The Capitan's Connection spent years crossbreeding like mad scientists to create this perfectly balanced hybrid. They basically took indica's couch-lock and sativa's conspiracy-theory energy, then combined them into one strain that makes you question everything—especially why you just spent 45 minutes explaining the deep state to your cat.

Effects: From Ted to Zen

The 18% THC hits with the precision of a well-crafted letter bomb but without the federal prison time. Expect a cerebral rush that'll have you solving equations you didn't know existed, followed by a body melt that makes your furniture feel like it was designed by NASA. Perfect for writing manifestos you'll never mail or finally organizing your sock drawer by thread count.

Flavor Profile: Pine-Sol Meets Paradise

This strain smells like someone spilled Pine-Sol in a tropical smoothie bar—earthy musk dominates, backed by sweet tropical fruit and citrus notes that'll make your nostrils write poetry. The taste? Imagine licking a pine cone that's been dipped in mango juice and rolled in your grandpa's cologne. Somehow it works, like most questionable decisions made after 2 AM.

Growing: Easier Than Building a Cabin

These dense, trichome-caked nugs grow like they're plotting something sinister. Moderate height, symmetrical branching, and a 95% survival rate make this easier to cultivate than your average doomsday prepper garden. Indoor or outdoor, these plants will reward you with purple-hued nugs that look like they were designed by a colorblind artist with excellent taste.

Medical Benefits (FDA Definitely Not Approved)

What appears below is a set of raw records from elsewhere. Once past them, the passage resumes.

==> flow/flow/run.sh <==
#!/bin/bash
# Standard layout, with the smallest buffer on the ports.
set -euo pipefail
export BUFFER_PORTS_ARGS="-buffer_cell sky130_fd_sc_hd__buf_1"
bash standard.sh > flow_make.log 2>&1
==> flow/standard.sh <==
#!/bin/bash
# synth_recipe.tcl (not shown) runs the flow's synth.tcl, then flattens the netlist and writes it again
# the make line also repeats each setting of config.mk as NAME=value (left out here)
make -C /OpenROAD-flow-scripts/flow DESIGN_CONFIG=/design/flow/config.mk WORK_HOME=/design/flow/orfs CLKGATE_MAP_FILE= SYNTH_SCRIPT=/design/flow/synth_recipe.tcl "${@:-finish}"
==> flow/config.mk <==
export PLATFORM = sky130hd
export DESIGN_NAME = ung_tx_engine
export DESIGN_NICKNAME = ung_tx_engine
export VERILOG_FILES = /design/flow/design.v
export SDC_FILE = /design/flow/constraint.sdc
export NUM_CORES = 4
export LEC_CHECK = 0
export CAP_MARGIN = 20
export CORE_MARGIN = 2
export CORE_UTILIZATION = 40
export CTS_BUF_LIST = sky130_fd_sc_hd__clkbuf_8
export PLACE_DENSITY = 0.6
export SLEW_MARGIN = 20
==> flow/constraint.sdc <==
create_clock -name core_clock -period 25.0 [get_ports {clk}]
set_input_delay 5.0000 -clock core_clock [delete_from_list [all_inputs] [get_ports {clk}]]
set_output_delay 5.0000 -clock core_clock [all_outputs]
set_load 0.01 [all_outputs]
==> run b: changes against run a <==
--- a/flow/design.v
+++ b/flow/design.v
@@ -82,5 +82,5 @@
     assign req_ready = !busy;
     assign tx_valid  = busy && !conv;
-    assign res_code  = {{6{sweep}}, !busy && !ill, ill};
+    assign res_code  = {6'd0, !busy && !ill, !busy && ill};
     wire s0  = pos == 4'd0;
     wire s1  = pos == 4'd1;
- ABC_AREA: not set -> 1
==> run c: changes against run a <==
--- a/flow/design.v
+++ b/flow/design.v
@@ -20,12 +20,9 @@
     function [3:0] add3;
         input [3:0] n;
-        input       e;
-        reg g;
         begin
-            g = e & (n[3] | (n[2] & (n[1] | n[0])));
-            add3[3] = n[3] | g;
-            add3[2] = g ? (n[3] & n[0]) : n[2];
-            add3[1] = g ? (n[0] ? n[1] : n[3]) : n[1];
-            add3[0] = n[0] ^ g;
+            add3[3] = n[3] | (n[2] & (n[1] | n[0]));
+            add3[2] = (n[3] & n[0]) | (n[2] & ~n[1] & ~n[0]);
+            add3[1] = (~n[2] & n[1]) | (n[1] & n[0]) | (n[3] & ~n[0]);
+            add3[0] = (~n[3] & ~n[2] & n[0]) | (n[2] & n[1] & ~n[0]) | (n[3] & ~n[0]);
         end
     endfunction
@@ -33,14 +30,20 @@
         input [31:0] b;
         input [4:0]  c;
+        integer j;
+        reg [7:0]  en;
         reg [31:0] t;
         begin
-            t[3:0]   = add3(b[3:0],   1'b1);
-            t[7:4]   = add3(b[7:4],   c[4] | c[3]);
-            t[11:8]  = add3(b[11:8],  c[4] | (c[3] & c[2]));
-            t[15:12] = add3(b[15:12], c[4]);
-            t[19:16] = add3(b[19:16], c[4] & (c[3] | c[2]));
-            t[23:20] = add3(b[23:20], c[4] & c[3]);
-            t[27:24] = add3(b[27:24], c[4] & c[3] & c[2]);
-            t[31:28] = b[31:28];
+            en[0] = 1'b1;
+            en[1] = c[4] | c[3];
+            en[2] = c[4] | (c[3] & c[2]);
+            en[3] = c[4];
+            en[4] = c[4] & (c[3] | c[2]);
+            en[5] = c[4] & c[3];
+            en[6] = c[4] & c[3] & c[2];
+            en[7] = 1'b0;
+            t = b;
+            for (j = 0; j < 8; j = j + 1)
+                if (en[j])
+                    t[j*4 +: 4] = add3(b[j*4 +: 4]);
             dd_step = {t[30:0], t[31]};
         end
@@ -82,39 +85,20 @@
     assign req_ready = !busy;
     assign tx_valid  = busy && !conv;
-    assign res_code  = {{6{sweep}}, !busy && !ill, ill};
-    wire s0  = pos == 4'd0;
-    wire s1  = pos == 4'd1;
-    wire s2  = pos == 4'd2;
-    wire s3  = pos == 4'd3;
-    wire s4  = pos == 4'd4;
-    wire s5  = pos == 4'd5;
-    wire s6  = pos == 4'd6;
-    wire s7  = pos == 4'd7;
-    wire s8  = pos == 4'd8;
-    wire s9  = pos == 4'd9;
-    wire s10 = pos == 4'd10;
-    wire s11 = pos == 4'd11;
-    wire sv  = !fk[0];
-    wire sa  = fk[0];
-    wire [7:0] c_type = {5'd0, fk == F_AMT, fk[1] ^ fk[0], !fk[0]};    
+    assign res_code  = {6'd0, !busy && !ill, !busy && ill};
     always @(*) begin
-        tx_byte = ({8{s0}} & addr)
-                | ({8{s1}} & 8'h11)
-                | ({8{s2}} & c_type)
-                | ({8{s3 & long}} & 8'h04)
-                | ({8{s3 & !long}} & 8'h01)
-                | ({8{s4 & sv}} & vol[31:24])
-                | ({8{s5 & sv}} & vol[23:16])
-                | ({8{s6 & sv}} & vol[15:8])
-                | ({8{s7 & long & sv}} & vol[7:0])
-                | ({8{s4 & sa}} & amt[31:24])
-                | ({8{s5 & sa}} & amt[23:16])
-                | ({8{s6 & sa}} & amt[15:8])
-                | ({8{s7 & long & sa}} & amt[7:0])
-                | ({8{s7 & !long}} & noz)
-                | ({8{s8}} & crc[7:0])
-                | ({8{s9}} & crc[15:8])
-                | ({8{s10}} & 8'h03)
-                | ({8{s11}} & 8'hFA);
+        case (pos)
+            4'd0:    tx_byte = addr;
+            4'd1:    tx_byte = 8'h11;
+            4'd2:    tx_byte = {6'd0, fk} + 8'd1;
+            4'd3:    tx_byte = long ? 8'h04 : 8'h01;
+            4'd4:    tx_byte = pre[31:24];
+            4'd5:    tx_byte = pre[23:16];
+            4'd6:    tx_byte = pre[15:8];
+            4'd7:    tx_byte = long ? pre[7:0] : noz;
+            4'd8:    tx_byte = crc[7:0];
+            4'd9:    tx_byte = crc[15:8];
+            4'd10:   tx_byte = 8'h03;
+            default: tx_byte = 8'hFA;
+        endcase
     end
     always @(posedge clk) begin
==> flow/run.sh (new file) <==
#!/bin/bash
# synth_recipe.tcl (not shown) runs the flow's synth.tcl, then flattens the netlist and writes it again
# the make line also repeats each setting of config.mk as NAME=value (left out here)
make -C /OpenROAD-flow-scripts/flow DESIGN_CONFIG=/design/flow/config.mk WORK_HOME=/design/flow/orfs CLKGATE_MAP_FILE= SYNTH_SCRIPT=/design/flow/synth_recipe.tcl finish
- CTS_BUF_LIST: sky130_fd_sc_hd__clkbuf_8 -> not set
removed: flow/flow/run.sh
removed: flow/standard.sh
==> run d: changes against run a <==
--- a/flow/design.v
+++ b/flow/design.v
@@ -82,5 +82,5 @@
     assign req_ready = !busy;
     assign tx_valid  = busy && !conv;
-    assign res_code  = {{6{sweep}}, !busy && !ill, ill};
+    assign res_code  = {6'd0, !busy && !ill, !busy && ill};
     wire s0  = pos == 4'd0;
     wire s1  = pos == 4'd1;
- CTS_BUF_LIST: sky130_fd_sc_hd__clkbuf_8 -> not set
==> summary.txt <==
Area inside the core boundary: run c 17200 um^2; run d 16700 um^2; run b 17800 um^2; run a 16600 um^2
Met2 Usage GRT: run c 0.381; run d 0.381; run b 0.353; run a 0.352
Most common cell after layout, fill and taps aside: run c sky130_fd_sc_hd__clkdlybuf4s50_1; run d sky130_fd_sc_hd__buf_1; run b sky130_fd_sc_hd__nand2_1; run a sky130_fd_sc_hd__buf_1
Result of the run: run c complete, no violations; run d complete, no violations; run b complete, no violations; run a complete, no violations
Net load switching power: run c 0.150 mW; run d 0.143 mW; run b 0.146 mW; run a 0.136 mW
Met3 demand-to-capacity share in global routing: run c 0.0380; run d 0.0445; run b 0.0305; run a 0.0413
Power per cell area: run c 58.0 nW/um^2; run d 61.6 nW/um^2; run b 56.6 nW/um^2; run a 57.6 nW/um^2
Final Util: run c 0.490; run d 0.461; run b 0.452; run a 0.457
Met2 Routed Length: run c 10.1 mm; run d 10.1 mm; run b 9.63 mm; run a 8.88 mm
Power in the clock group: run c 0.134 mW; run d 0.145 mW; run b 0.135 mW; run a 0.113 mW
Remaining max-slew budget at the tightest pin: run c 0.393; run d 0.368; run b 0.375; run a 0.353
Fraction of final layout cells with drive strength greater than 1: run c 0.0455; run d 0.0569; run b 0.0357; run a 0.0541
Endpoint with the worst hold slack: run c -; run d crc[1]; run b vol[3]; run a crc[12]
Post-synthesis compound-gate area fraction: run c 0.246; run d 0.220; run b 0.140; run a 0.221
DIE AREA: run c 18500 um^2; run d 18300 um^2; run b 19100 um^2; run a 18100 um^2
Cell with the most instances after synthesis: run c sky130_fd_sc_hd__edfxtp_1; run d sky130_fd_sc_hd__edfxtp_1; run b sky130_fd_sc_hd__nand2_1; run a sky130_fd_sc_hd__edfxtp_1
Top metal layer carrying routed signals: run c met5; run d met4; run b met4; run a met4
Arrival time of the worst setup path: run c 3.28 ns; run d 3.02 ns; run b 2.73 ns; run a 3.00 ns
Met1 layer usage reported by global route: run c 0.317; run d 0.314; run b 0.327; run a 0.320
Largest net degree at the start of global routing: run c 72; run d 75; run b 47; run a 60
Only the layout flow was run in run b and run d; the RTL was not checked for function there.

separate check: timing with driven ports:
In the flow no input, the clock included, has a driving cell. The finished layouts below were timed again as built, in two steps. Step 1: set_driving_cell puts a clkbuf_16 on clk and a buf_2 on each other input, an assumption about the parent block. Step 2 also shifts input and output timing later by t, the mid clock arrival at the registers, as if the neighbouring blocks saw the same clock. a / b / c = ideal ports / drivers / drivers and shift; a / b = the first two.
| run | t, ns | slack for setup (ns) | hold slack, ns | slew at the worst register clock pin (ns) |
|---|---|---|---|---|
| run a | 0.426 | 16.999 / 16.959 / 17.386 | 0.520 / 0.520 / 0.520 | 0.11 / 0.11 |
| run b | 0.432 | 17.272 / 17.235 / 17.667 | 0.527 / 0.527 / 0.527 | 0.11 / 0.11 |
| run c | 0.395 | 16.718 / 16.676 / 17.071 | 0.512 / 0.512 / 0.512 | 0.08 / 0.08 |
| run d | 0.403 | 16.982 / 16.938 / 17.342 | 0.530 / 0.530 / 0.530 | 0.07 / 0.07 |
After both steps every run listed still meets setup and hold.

Patients report this strain handles anxiety like it handles federal agencies—efficiently and without remorse. Great for chronic pain, depression, and that overwhelming urge to move to Montana. Also effective for treating the debilitating condition known as "having to deal with people." Side effects may include sudden expertise in package logistics.

Who Should Smoke This

Perfect for philosophy majors who've read too much Thoreau, IT professionals who think the government is listening through their microwave, or anyone who's ever used a typewriter unironically. Not recommended for those on federal watchlists or anyone who gets paranoid when the mailman looks at them funny. Ideal for creative hermits and extroverted loners alike.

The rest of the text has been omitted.